### [Description of the task]
For the listing below, give the number of lines in which "instances" occurs. Add nothing.

### [Source data]
_____

[src/rtl/pulse_voice_alloc.sv]
// pulse_voice_alloc: key on/off event allocator driving a bank of pulse_channel voices
module pulse_voice_alloc #(
  parameter int VOICES = 4,
  parameter int PHASE_BITS = 18,
  parameter int AGE_BITS = 8
) (
  input  logic                         clk,
  input  logic                         rst,
  input  logic                         tick_clk,
  input  logic                         song_clk,
  input  logic                         ev_valid,
  output logic                         ev_ready,
  input  logic                         ev_on,
  input  logic [6:0]                   ev_key,
  input  logic                         panic,
  output logic [VOICES-1:0]            voice_note_on,
  output logic [VOICES-1:0]            voice_trigger,
  output logic [VOICES*PHASE_BITS-1:0] voice_phase_inc
);
  localparam int IW = $clog2(VOICES);
  localparam logic [1:0] IDLE = 2'd0, SCAN = 2'd1, COMMIT = 2'd2;
  localparam logic [14:0] BASE [16] = '{15'd11431, 15'd12110, 15'd12830, 15'd13593,
                                        15'd14402, 15'd15258, 15'd16165, 15'd17126,
                                        15'd18145, 15'd19224, 15'd20367, 15'd21578,
                                        15'd0, 15'd0, 15'd0, 15'd0};
  logic [1:0] state_q, state_d;
  logic [IW-1:0] idx_q, idx_d, fm_q, fm_d, ff_q, ff_d, old_q, old_d, tgt;
  logic mf_q, mf_d, hf_q, hf_d, ev_on_q, ev_on_d, step;
  logic [6:0] ev_key_q, ev_key_d;
  logic [VOICES-1:0] mask_q, mask_d, on_q, on_d, trig_q, trig_d;
  logic [AGE_BITS-1:0] old_age_q, old_age_d;
  logic [VOICES-1:0][6:0] key_q, key_d;
  logic [VOICES-1:0][AGE_BITS-1:0] age_q, age_d;
  logic [VOICES-1:0][PHASE_BITS-1:0] ph_q, ph_d;
  logic [2:0] oct;
  logic [3:0] semi;
  logic [PHASE_BITS-1:0] ph_new;
  assign step = tick_clk & song_clk;
  assign oct = 3'(ev_key_q / 7'd12);
  assign semi = 4'(ev_key_q % 7'd12);
  assign ph_new = PHASE_BITS'(BASE[semi]) >> (3'd7 - oct);
  assign tgt = mf_q ? fm_q : hf_q ? ff_q : old_q;
  assign ev_ready = state_q == IDLE;
  assign voice_note_on = on_q;
  assign voice_trigger = trig_q;
  assign voice_phase_inc = ph_q;
  always_comb begin
    state_d = state_q;
    idx_d = idx_q;
    fm_d = fm_q;
    ff_d = ff_q;
    old_d = old_q;
    mf_d = mf_q;
    hf_d = hf_q;
    ev_on_d = ev_on_q;
    ev_key_d = ev_key_q;
    mask_d = mask_q;
    old_age_d = old_age_q;
    on_d = on_q;
    trig_d = trig_q;
    key_d = key_q;
    age_d = age_q;
    ph_d = ph_q;
    for (int i = 0; i < VOICES; i++) begin
      if (step) begin
        trig_d[i] = 1'b0;
        age_d[i] = &age_q[i] ? age_q[i] : age_q[i] + 1'b1;
      end
    end
    if (state_q == IDLE && ev_valid) begin
      state_d = SCAN;
      idx_d = '0;
      ev_on_d = ev_on;
      ev_key_d = ev_key;
      mask_d = '0;
      mf_d = 1'b0;
      hf_d = 1'b0;
    end else if (state_q == SCAN) begin
      if (on_q[idx_q] && key_q[idx_q] == ev_key_q) begin
        mask_d[idx_q] = 1'b1;
        if (!mf_q) begin
          mf_d = 1'b1;
          fm_d = idx_q;
        end
      end
      if (!on_q[idx_q] && !hf_q) begin
        hf_d = 1'b1;
        ff_d = idx_q;
      end
      if (idx_q == '0 || age_q[idx_q] > old_age_q) begin
        old_d = idx_q;
        old_age_d = age_q[idx_q];
      end
      idx_d = idx_q + 1'b1;
      if (idx_q == IW'(VOICES - 1)) state_d = COMMIT;
    end else if (state_q == COMMIT) begin
      state_d = IDLE;
      if (ev_key_q <= 7'd95) begin
        if (ev_on_q) begin
          key_d[tgt] = ev_key_q;
          on_d[tgt] = 1'b1;
          trig_d[tgt] = 1'b1;
          age_d[tgt] = '0;
          ph_d[tgt] = ph_new;
        end else begin
          on_d = on_q & ~mask_q;
        end
      end
    end
    if (panic) begin
      on_d = '0;
      trig_d = '0;
    end
  end
  always_ff @(posedge clk) begin
    if (rst) begin
      state_q <= IDLE;
      idx_q <= '0;
      fm_q <= '0;
      ff_q <= '0;
      old_q <= '0;
      mf_q <= 1'b0;
      hf_q <= 1'b0;
      ev_on_q <= 1'b0;
      ev_key_q <= '0;
      mask_q <= '0;
      old_age_q <= '0;
      on_q <= '0;
      trig_q <= '0;
      key_q <= '0;
      age_q <= '0;
      ph_q <= '0;
    end else begin
      state_q <= state_d;
      idx_q <= idx_d;
      fm_q <= fm_d;
      ff_q <= ff_d;
      old_q <= old_d;
      mf_q <= mf_d;
      hf_q <= hf_d;
      ev_on_q <= ev_on_d;
      ev_key_q <= ev_key_d;
      mask_q <= mask_d;
      old_age_q <= old_age_d;
      on_q <= on_d;
      trig_q <= trig_d;
      key_q <= key_d;
      age_q <= age_d;
      ph_q <= ph_d;
    end
  end
endmodule
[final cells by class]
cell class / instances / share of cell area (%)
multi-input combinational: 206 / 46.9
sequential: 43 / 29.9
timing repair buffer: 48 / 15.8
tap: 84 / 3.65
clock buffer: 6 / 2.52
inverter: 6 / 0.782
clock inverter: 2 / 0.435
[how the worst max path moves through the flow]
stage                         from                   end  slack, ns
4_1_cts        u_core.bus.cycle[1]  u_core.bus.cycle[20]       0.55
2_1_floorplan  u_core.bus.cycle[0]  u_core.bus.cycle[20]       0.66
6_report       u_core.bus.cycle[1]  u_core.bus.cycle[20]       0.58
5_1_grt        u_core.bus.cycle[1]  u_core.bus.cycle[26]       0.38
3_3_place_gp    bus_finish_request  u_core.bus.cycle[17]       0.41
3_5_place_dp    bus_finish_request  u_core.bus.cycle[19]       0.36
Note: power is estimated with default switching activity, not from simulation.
--- config.mk ---
export PLATFORM = sky130hd
export DESIGN_NAME = button_press_array_flat
export DESIGN_NICKNAME = d
export VERILOG_FILES = /design/src/rtl/button_pkg.sv /design/src/rtl/button_press_array_if.sv /design/src/rtl/button_channel.sv /design/src/rtl/button_press_array.sv /design/src/flat_wrapper.sv
export SDC_FILE = /design/constraint.sdc
export NUM_CORES = 1
export LEC_CHECK = 0
export CAP_MARGIN = 5
export CORE_MARGIN = 5
export CORE_UTILIZATION = 35
export CTS_CLUSTER_SIZE = 24
export DETAILED_ROUTE_END_ITERATION = 8
export SLEW_MARGIN = 10
export SYNTH_ARGS = -nofsm -noshare
export SYNTH_HDL_FRONTEND = slang
export SYNTH_HIERARCHICAL = 1
export SYNTH_SLANG_ARGS = --single-unit
--- constraint.sdc ---
create_clock -name clk -period 2.9 [get_ports clk]
set_clock_uncertainty 0.1 [all_clocks]
set_input_delay 0.58 -clock clk [delete_from_list [all_inputs] [get_ports clk]]
set_output_delay 0.58 -clock clk [all_outputs]
set_load 0.1 [all_outputs]
--- src/rtl/button_pkg.sv ---
// Shared types and helpers for the push-button front end.
package button_pkg;

    typedef enum logic [2:0] {
        ST_IDLE        = 3'd0,
        ST_DEB_PRESS   = 3'd1,
        ST_HELD        = 3'd2,
        ST_LONG        = 3'd3,
        ST_DEB_RELEASE = 3'd4
    } state_e;

    // Width holding the largest terminal count without wrapping.
    function automatic int unsigned cnt_width(input int unsigned a,
                                              input int unsigned b,
                                              input int unsigned c);
        int unsigned m;
        m = a;
        if (b > m) m = b;
        if (c > m) m = c;
        return $clog2(m + 1);
    endfunction

endpackage

--- src/rtl/button_press_array_if.sv ---
// Pin-side bundle of the button array: shared strobe, raw inputs and event outputs.
interface button_press_array_if #(
    parameter int unsigned CHANNELS = 4
);
    logic                tick_en;
    logic [CHANNELS-1:0] repeat_en;
    logic [CHANNELS-1:0] button_in;
    logic [CHANNELS-1:0] pressed;
    logic [CHANNELS-1:0] press_pulse;
    logic [CHANNELS-1:0] release_pulse;
    logic [CHANNELS-1:0] long_pulse;
    logic [CHANNELS-1:0] repeat_pulse;

    modport master (
        output tick_en, repeat_en, button_in,
        input  pressed, press_pulse, release_pulse, long_pulse, repeat_pulse
    );

    modport slave (
        input  tick_en, repeat_en, button_in,
        output pressed, press_pulse, release_pulse, long_pulse, repeat_pulse
    );
endinterface

--- src/rtl/button_channel.sv ---
// One button: synchroniser, debounce/long/repeat FSM and registered event outputs.
module button_channel
    import button_pkg::*;
#(
    parameter int unsigned SYNC_STAGES    = 2,
    parameter int unsigned DEBOUNCE_TICKS = 4,
    parameter int unsigned LONG_TICKS     = 200,
    parameter int unsigned REPEAT_TICKS   = 50
) (
    input  logic clk,
    input  logic reset,
    input  logic tick_en,
    input  logic repeat_en,
    input  logic btn,
    output logic pressed,
    output logic press_pulse,
    output logic release_pulse,
    output logic long_pulse,
    output logic repeat_pulse
);

    localparam int unsigned CW = cnt_width(DEBOUNCE_TICKS, LONG_TICKS, REPEAT_TICKS);
    localparam logic [CW-1:0] DEB_MAX  = CW'(DEBOUNCE_TICKS);
    localparam logic [CW-1:0] LONG_MAX = CW'(LONG_TICKS);
    localparam logic [CW-1:0] REP_MAX  = CW'(REPEAT_TICKS);

    logic [SYNC_STAGES-1:0] sync_q, sync_d;
    state_e                 state_q, state_d;
    logic [CW-1:0]          cnt_q, cnt_d, cnt_inc;
    logic                   from_long_q, from_long_d;
    logic                   pressed_q, pressed_d;
    logic                   press_q, press_d;
    logic                   release_q, release_d;
    logic                   long_q, long_d;
    logic                   repeat_q, repeat_d;
    logic                   s;

    assign s = sync_q[SYNC_STAGES-1];

    // A level change on s takes priority over a coincident tick.
    always_comb begin
        sync_d      = {sync_q[SYNC_STAGES-2:0], btn};
        state_d     = state_q;
        cnt_d       = cnt_q;
        from_long_d = from_long_q;
        press_d     = 1'b0;
        release_d   = 1'b0;
        long_d      = 1'b0;
        repeat_d    = 1'b0;
        cnt_inc     = cnt_q + CW'(1);
        case (state_q)
            ST_IDLE: begin
                if (s) begin
                    state_d = ST_DEB_PRESS;
                    cnt_d   = '0;
                end
            end
            ST_DEB_PRESS: begin
                if (!s) begin
                    state_d = ST_IDLE;
                    cnt_d   = '0;
                end else if (tick_en) begin
                    if (cnt_inc == DEB_MAX) begin
                        state_d     = ST_HELD;
                        press_d     = 1'b1;
                        cnt_d       = '0;
                        from_long_d = 1'b0;
                    end else begin
                        cnt_d = cnt_inc;
                    end
                end
            end
            ST_HELD: begin
                if (!s) begin
                    state_d     = ST_DEB_RELEASE;
                    cnt_d       = '0;
                    from_long_d = 1'b0;
                end else if (tick_en) begin
                    if (cnt_inc == LONG_MAX) begin
                        state_d = ST_LONG;
                        long_d  = 1'b1;
                        cnt_d   = '0;
                    end else begin
                        cnt_d = cnt_inc;
                    end
                end
            end
            ST_LONG: begin
                if (!s) begin
                    state_d     = ST_DEB_RELEASE;
                    cnt_d       = '0;
                    from_long_d = 1'b1;
                end else if (!repeat_en) begin
                    cnt_d = '0;
                end else if (tick_en) begin
                    if (cnt_inc == REP_MAX) begin
                        repeat_d = 1'b1;
                        cnt_d    = '0;
                    end else begin
                        cnt_d = cnt_inc;
                    end
                end
            end
            ST_DEB_RELEASE: begin
                // Bounce back resumes the prior hold state; long press stays consumed.
                if (s) begin
                    state_d = from_long_q ? ST_LONG : ST_HELD;
                    cnt_d   = '0;
                end else if (tick_en) begin
                    if (cnt_inc == DEB_MAX) begin
                        state_d   = ST_IDLE;
                        release_d = 1'b1;
                        cnt_d     = '0;
                    end else begin
                        cnt_d = cnt_inc;
                    end
                end
            end
            default: begin
                state_d = ST_IDLE;
                cnt_d   = '0;
            end
        endcase
        pressed_d = (state_d == ST_HELD) || (state_d == ST_LONG) ||
                    (state_d == ST_DEB_RELEASE);
    end

    always_ff @(posedge clk or negedge reset) begin
        if (!reset) begin
            sync_q      <= '0;
            state_q     <= ST_IDLE;
            cnt_q       <= '0;
            from_long_q <= 1'b0;
            pressed_q   <= 1'b0;
            press_q     <= 1'b0;
            release_q   <= 1'b0;
            long_q      <= 1'b0;
            repeat_q    <= 1'b0;
        end else begin
            sync_q      <= sync_d;
            state_q     <= state_d;
            cnt_q       <= cnt_d;
            from_long_q <= from_long_d;
            pressed_q   <= pressed_d;
            press_q     <= press_d;
            release_q   <= release_d;
            long_q      <= long_d;
            repeat_q    <= repeat_d;
        end
    end

    assign pressed       = pressed_q;
    assign press_pulse   = press_q;
    assign release_pulse = release_q;
    assign long_pulse    = long_q;
    assign repeat_pulse  = repeat_q;

endmodule

--- src/rtl/button_press_array.sv ---
// Array of independent button channels sharing clk and the tick strobe.
module button_press_array
    import button_pkg::*;
#(
    parameter int unsigned CHANNELS          = 4,
    parameter int unsigned SYNC_STAGES       = 2,
    parameter int unsigned DEBOUNCE_TICKS    = 4,
    parameter int unsigned LONG_TICKS        = 200,
    parameter int unsigned REPEAT_TICKS      = 50,
    parameter bit          BUTTON_ACTIVE_LOW = 1'b0
) (
    input  logic                 clk,
    input  logic                 reset,
    button_press_array_if.slave  bus
);

    logic [CHANNELS-1:0] btn_n;

    always_comb begin
        btn_n = BUTTON_ACTIVE_LOW ? ~bus.button_in : bus.button_in;
    end

    for (genvar i = 0; i < CHANNELS; i++) begin : g_ch
        button_channel #(
            .SYNC_STAGES    (SYNC_STAGES),
            .DEBOUNCE_TICKS (DEBOUNCE_TICKS),
            .LONG_TICKS     (LONG_TICKS),
            .REPEAT_TICKS   (REPEAT_TICKS)
        ) u_ch (
            .clk           (clk),
            .reset         (reset),
            .tick_en       (bus.tick_en),
            .repeat_en     (bus.repeat_en[i]),
            .btn           (btn_n[i]),
            .pressed       (bus.pressed[i]),
            .press_pulse   (bus.press_pulse[i]),
            .release_pulse (bus.release_pulse[i]),
            .long_pulse    (bus.long_pulse[i]),
            .repeat_pulse  (bus.repeat_pulse[i])
        );
    end

endmodule

--- src/flat_wrapper.sv ---
// flat-port wrapper written by rule: the top's interface ports become plain ports
module button_press_array_flat import button_pkg::*;
#(
    parameter int unsigned CHANNELS          = 4,
    parameter int unsigned SYNC_STAGES       = 2,
    parameter int unsigned DEBOUNCE_TICKS    = 4,
    parameter int unsigned LONG_TICKS        = 200,
    parameter int unsigned REPEAT_TICKS      = 50,
    parameter bit          BUTTON_ACTIVE_LOW = 1'b0
)
  (clk, reset, bus_tick_en, bus_repeat_en, bus_button_in, bus_pressed, bus_press_pulse, bus_release_pulse, bus_long_pulse, bus_repeat_pulse);
  button_press_array_if #(.CHANNELS(CHANNELS)) bus_i ();
  input  logic clk;
  input  logic reset;
  input wire logic [$bits(bus_i.tick_en)-1:0] bus_tick_en;
  input wire logic [$bits(bus_i.repeat_en)-1:0] bus_repeat_en;
  input wire logic [$bits(bus_i.button_in)-1:0] bus_button_in;
  output wire logic [$bits(bus_i.pressed)-1:0] bus_pressed;
  output wire logic [$bits(bus_i.press_pulse)-1:0] bus_press_pulse;
  output wire logic [$bits(bus_i.release_pulse)-1:0] bus_release_pulse;
  output wire logic [$bits(bus_i.long_pulse)-1:0] bus_long_pulse;
  output wire logic [$bits(bus_i.repeat_pulse)-1:0] bus_repeat_pulse;
  assign bus_i.tick_en = bus_tick_en;
  assign bus_i.repeat_en = bus_repeat_en;
  assign bus_i.button_in = bus_button_in;
  assign bus_pressed = bus_i.pressed;
  assign bus_press_pulse = bus_i.press_pulse;
  assign bus_release_pulse = bus_i.release_pulse;
  assign bus_long_pulse = bus_i.long_pulse;
  assign bus_repeat_pulse = bus_i.repeat_pulse;
  button_press_array #(.CHANNELS(CHANNELS), .SYNC_STAGES(SYNC_STAGES), .DEBOUNCE_TICKS(DEBOUNCE_TICKS), .LONG_TICKS(LONG_TICKS), .REPEAT_TICKS(REPEAT_TICKS), .BUTTON_ACTIVE_LOW(BUTTON_ACTIVE_LOW)) u_core (.clk(clk), .reset(reset), .bus(bus_i));
endmodule
==> run metrics <==
WL final=between 10 and 15 mm; Synth area leaders=dfrtp_1 35%, nand2_1 3.6%, nor2_1 2.8%, inv_1 2.3%, a21oi_1 2.0%; Power Total=approximately 2.6 mW; GR peak layer=met2; Tcrit/Tclk final=between 80% and 90%; fin nets=629; first-pass GRT wire length=about 22 mm; share of cells above drive strength 1=between 10% and 20%; Primary FF master, synth=dfrtp_1; DRC errors left=0; register area share after synthesis=around a third; Global Route Usage Sum=14.9%; cts hold-fix bufs=0; Synth Cell Area=between 5000 and 6000 um^2; post-CTS setup buffers=0; Setup crit end=u_core/g_ch[1].u_ch/cnt_q[3]; RSZ-0062 raised after global routing=no; GR Util met2=23.5%; core footprint=around 15,000 um^2; area of the die=18,100 um^2; commonest non-fill, non-tap cell in the layout=dfrtp_1; synthesis-to-finish area growth=10.8%; Port-buffer cells=30; reg2reg setup slack=roughly 0.38 ns; Avg Inst Size Synth=9.18 um^2; vias in the first global route=about 4,600; Initial DRT Pass Iterations=5; crit path kind=flip-flop to flip-flop; clock buffer depth=2; outcome=finished clean; R2R Path Start=u_core/g_ch[1].u_ch/cnt_q[0]; Placement Setup Slack=0.196 ns; clk sinks=76; Clk Latency, worst-skew pair=around 0.35 ns; startpoint types=flip-flop; Yosys Warn Count=6; Syn Inst Count=~600; ys async rst share=between 90% and 100%; number of max-cap violations=0; Post-DP HPWL=just under 9 mm; Num CTS Buffers=9; syn_nets=611; Largest Register=u_core/g_ch.u_ch/cnt_q; Chip Height=135 um; initial antenna violation count=0; biggest regs=u_core/g_ch.u_ch/cnt_q: 32 flops, u_core/g_ch.u_ch/state_q: 12 flops, u_core/g_ch.u_ch/sync_q: 8 flops; Starting Density=roughly 36%; vias per cell=5.65; reg2reg end=u_core/g_ch[1].u_ch/cnt_q[3]; Starting DRT DRC Count=about 310; Clock transition at path regs=0.06 ns; GR Layer Usage met1=19.3%; Final Hold Viols=0; Synth top area share=a little over a third; Slew @ Worst Pin=about 1 ns; Leak=approximately 2.5 nW; met3 Use GR=under 10%; Vias=around 4,500; Worst slew margin=between 30% and 40%; DR WL/cell=about 16 um; post_cts resized=0; routability cong.=around 0.88; Tmin final=roughly 2.5 ns; EDFF count, synth=0; clk root buf=clkbuf_16; final setup violation count=0; maximum fanout along the worst path=8; clock tree from TritonCTS=built; antenna viol nets, final=0; Synth area leader=dfrtp_1; Site Rows=45; H-Tree Depth=3; Peak Freq=396 MHz; CP startpoint=u_core/g_ch[1].u_ch/cnt_q[0]; fin. max-slew vios=0; HP Class=flip-flop to flip-flop; TNS Setup=0 ns; Cell variety after synth=82; #FFs+latches synth=76; Critical Path End Type=flip-flop; worst r2r path cells=6; ANT cells=0; most frequent cells in the layout=76 x dfrtp_1, 52 x nand2_1, 41 x nor2_1; largest net degree at the start of global routing=77; Die X=135 um; hold path cells=0; GRT overflow=0; max reg flops=32; Setup WS post-layout=approximately 0.38 ns; Ports=31; CP required=between 3 and 4 ns; cell area power density=between 400 and 500 nW/um^2; Worst EP arrival=between 2 and 3 ns; Util after Layout=between 30% and 40%; VDD IR max=roughly 0.29 mV
==> per-layer routing <==
metal  vias up  routed length (um)
met2        94                5960
met3        23                 579
li1       2228                   -
met5         -                   0
met1      2188                5980
met4         0                 331
==> power breakdown <==
part	total (mW)	switching [mW]	internal (mW)
Clock	1.02	0.447	0.569
Combinational	0.378	0.234	0.144
Sequential	1.21	0.105	1.11
Total	2.60	0.786	1.82
==> worst min-delay path by stage <==
stage | to | startpoint
2_1_floorplan | u_core/g_ch[0].u_ch/cnt_q[0] | reset
3_3_place_gp | u_core/g_ch[1].u_ch/sync_q[1] | u_core/g_ch[1].u_ch/sync_q[0]
3_5_place_dp | u_core/g_ch[1].u_ch/sync_q[1] | u_core/g_ch[1].u_ch/sync_q[0]
4_1_cts | u_core/g_ch[0].u_ch/sync_q[1] | u_core/g_ch[0].u_ch/sync_q[0]
5_1_grt | u_core/g_ch[0].u_ch/sync_q[1] | u_core/g_ch[0].u_ch/sync_q[0]
6_report | u_core/g_ch[1].u_ch/sync_q[1] | u_core/g_ch[1].u_ch/sync_q[0]
==> stage by stage <==
step | cell area, um^2 | std cells | hold WS (ns)
floorplan | 5430 | 592 | 0.184
global placement | 5760 | 787 | 0.233
detailed placement | 5760 | 787 | 0.235
CTS | 6020 | 802 | 0.249
global route | 6020 | 802 | 0.258
finish | 6020 | 802 | 0.248
==> worst max-delay path, stage by stage (launching register included) <==
cell     delay [ns]
dfrtp_1        0.51
ha_1           0.33
or2b_1         0.27
or3b_1         0.42
o31ai_4        0.35
a21oi_1        0.17
o221a_2        0.26
==> area by class of cell <==
type,count,area [um^2]
clock inverter,5,30.0
sequential,76,1900
tap,188,235
fill,1545,9180
timing repair buffer,36,305
multi-input combinational,453,3190
inverter,34,128
clock buffer,10,229
==> cells by family after synthesis <==
kind of cell	after synthesis	share of synthesized area, %
buffers and inverters	63	6.26
and+or+nand+nor	242	25.5
xor gates and xnor gates	23	4.12
AOI/OAI and AO/OA	179	27.0
adders and majority gates	8	1.84
muxes	1	0.276
DFF	76	35.0
==> Yosys cell counts, types with 4 or more instances <==
master     instances
ha_1               8
nand3b_1           4
nand3_1           19
o22ai_1            4
xnor2_1           11
a21o_1             6
buf_2             11
or3b_1             6
a32oi_1            4
nor3_1            18
o21ai_0           16
xor2_1             9
o21bai_1           5
a22oi_1            4
nand2b_1          13
dfrtp_1           76
a311oi_1           6
or3_1             11
a211oi_2           5
a31oi_1           12
a211oi_1           8
a21oi_1           22
a211o_1            4
nand2_1           52
and3_2             4
nand4_1           11
buf_6              9
buf_4              6
a21boi_0           7
nor4_1             9
a21oi_2            5
and2_1             9
o2bb2ai_1          6
o21a_1             4
and3_1             6
o31a_1             7
nor2b_1            8
nor2_1            41
o21ai_1            7
inv_1             34
No activity file was read; power rests on OpenSTA's default activity.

_____

### [Answer section]
3